Supplied material below:

File: src/rtl/dg_pkg.sv
// Shared types and constants for the bus-line deglitch filter.
package dg_pkg;

    // Sampling tick rate select encoding.
    typedef enum logic [1:0] {
        TICK_XTAL3 = 2'd0,
        TICK_1US   = 2'd1,
        TICK_10US  = 2'd2,
        TICK_100US = 2'd3
    } tick_sel_e;

    // Ratio between consecutive slow tick rates.
    localparam int DECADE = 10;

    // Number of decade stages after the microsecond tick.
    localparam int DEC_STAGES = 2;

endpackage

File: src/rtl/dg_sync.sv
// Two-flop synchroniser for the raw bus line.
// Assumes: the input may change at any time relative to clk; the reset value is
// the bus idle level so no false edge follows reset.
module dg_sync (
    input  logic clk,
    input  logic rst_n,
    input  logic raw_i,
    output logic lvl_o
);
    logic meta_q;

    // Retime the asynchronous line through two flops.
    always_ff @(posedge clk) begin
        if (!rst_n) begin
            meta_q <= 1'b1;
            lvl_o  <= 1'b1;
        end else begin
            meta_q <= raw_i;
            lvl_o  <= meta_q;
        end
    end
endmodule

File: src/rtl/dg_tick_gen.sv
// Free-running sampling tick generator.
// Produces single-cycle pulses every BASE_DIV clocks, or every CLKS_PER_US,
// 10x and 100x that, chosen by sel_i. All counters run continuously, so a
// change of select never shifts the phase of any rate.
// Assumes: BASE_DIV >= 2 and CLKS_PER_US >= 2.
module dg_tick_gen
    import dg_pkg::*;
#(
    parameter int BASE_DIV    = 3,
    parameter int CLKS_PER_US = 24
) (
    input  logic      clk,
    input  logic      rst_n,
    input  tick_sel_e sel_i,
    output logic      tick_o
);
    localparam int BW = $clog2(BASE_DIV);
    localparam int UW = $clog2(CLKS_PER_US);
    localparam int DW = $clog2(DECADE);
    localparam logic [BW-1:0] BASE_LAST = BW'(BASE_DIV - 1);
    localparam logic [UW-1:0] US_LAST   = UW'(CLKS_PER_US - 1);
    localparam logic [DW-1:0] DEC_LAST  = DW'(DECADE - 1);

    logic [BW-1:0] base_cnt;
    logic [UW-1:0] us_cnt;
    logic          base_tick;
    logic [DEC_STAGES:0] stage_tick;

    assign base_tick     = (base_cnt == BASE_LAST);
    assign stage_tick[0] = (us_cnt == US_LAST);

    // Fast divider: one pulse per BASE_DIV clocks.
    always_ff @(posedge clk) begin
        if (!rst_n)         base_cnt <= '0;
        else if (base_tick) base_cnt <= '0;
        else                base_cnt <= base_cnt + 1'b1;
    end

    // Microsecond divider.
    always_ff @(posedge clk) begin
        if (!rst_n)             us_cnt <= '0;
        else if (stage_tick[0]) us_cnt <= '0;
        else                    us_cnt <= us_cnt + 1'b1;
    end

    // Chain of decade dividers fed by the microsecond tick.
    for (genvar g = 0; g < DEC_STAGES; g++) begin : g_dec
        logic [DW-1:0] dec_cnt;

        // Count ticks of the previous stage modulo DECADE.
        always_ff @(posedge clk) begin
            if (!rst_n)              dec_cnt <= '0;
            else if (stage_tick[g])  dec_cnt <= (dec_cnt == DEC_LAST) ? '0 : dec_cnt + 1'b1;
        end

        assign stage_tick[g+1] = stage_tick[g] && (dec_cnt == DEC_LAST);
    end

    // Pick the requested rate.
    always_comb begin
        unique case (sel_i)
            TICK_XTAL3: tick_o = base_tick;
            TICK_1US:   tick_o = stage_tick[0];
            TICK_10US:  tick_o = stage_tick[1];
            default:    tick_o = stage_tick[2];
        endcase
    end
endmodule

End of Supplied material.

Requirement -
Transcribe every record exactly.

Exercise response -
File: src/rtl/dg_pkg.sv
// Shared types and constants for the bus-line deglitch filter.
package dg_pkg;

    // Sampling tick rate select encoding.
    typedef enum logic [1:0] {
        TICK_XTAL3 = 2'd0,
        TICK_1US   = 2'd1,
        TICK_10US  = 2'd2,
        TICK_100US = 2'd3
    } tick_sel_e;

    // Ratio between consecutive slow tick rates.
    localparam int DECADE = 10;

    // Number of decade stages after the microsecond tick.
    localparam int DEC_STAGES = 2;

endpackage

File: src/rtl/dg_sync.sv
// Two-flop synchroniser for the raw bus line.
// Assumes: the input may change at any time relative to clk; the reset value is
// the bus idle level so no false edge follows reset.
module dg_sync (
    input  logic clk,
    input  logic rst_n,
    input  logic raw_i,
    output logic lvl_o
);
    logic meta_q;

    // Retime the asynchronous line through two flops.
    always_ff @(posedge clk) begin
        if (!rst_n) begin
            meta_q <= 1'b1;
            lvl_o  <= 1'b1;
        end else begin
            meta_q <= raw_i;
            lvl_o  <= meta_q;
        end
    end
endmodule

File: src/rtl/dg_tick_gen.sv
// Free-running sampling tick generator.
// Produces single-cycle pulses every BASE_DIV clocks, or every CLKS_PER_US,
// 10x and 100x that, chosen by sel_i. All counters run continuously, so a
// change of select never shifts the phase of any rate.
// Assumes: BASE_DIV >= 2 and CLKS_PER_US >= 2.
module dg_tick_gen
    import dg_pkg::*;
#(
    parameter int BASE_DIV    = 3,
    parameter int CLKS_PER_US = 24
) (
    input  logic      clk,
    input  logic      rst_n,
    input  tick_sel_e sel_i,
    output logic      tick_o
);
    localparam int BW = $clog2(BASE_DIV);
    localparam int UW = $clog2(CLKS_PER_US);
    localparam int DW = $clog2(DECADE);
    localparam logic [BW-1:0] BASE_LAST = BW'(BASE_DIV - 1);
    localparam logic [UW-1:0] US_LAST   = UW'(CLKS_PER_US - 1);
    localparam logic [DW-1:0] DEC_LAST  = DW'(DECADE - 1);

    logic [BW-1:0] base_cnt;
    logic [UW-1:0] us_cnt;
    logic          base_tick;
    logic [DEC_STAGES:0] stage_tick;

    assign base_tick     = (base_cnt == BASE_LAST);
    assign stage_tick[0] = (us_cnt == US_LAST);

    // Fast divider: one pulse per BASE_DIV clocks.
    always_ff @(posedge clk) begin
        if (!rst_n)         base_cnt <= '0;
        else if (base_tick) base_cnt <= '0;
        else                base_cnt <= base_cnt + 1'b1;
    end

    // Microsecond divider.
    always_ff @(posedge clk) begin
        if (!rst_n)             us_cnt <= '0;
        else if (stage_tick[0]) us_cnt <= '0;
        else                    us_cnt <= us_cnt + 1'b1;
    end

    // Chain of decade dividers fed by the microsecond tick.
    for (genvar g = 0; g < DEC_STAGES; g++) begin : g_dec
        logic [DW-1:0] dec_cnt;

        // Count ticks of the previous stage modulo DECADE.
        always_ff @(posedge clk) begin
            if (!rst_n)              dec_cnt <= '0;
            else if (stage_tick[g])  dec_cnt <= (dec_cnt == DEC_LAST) ? '0 : dec_cnt + 1'b1;
        end

        assign stage_tick[g+1] = stage_tick[g] && (dec_cnt == DEC_LAST);
    end

    // Pick the requested rate.
    always_comb begin
        unique case (sel_i)
            TICK_XTAL3: tick_o = base_tick;
            TICK_1US:   tick_o = stage_tick[0];
            TICK_10US:  tick_o = stage_tick[1];
            default:    tick_o = stage_tick[2];
        endcase
    end
endmodule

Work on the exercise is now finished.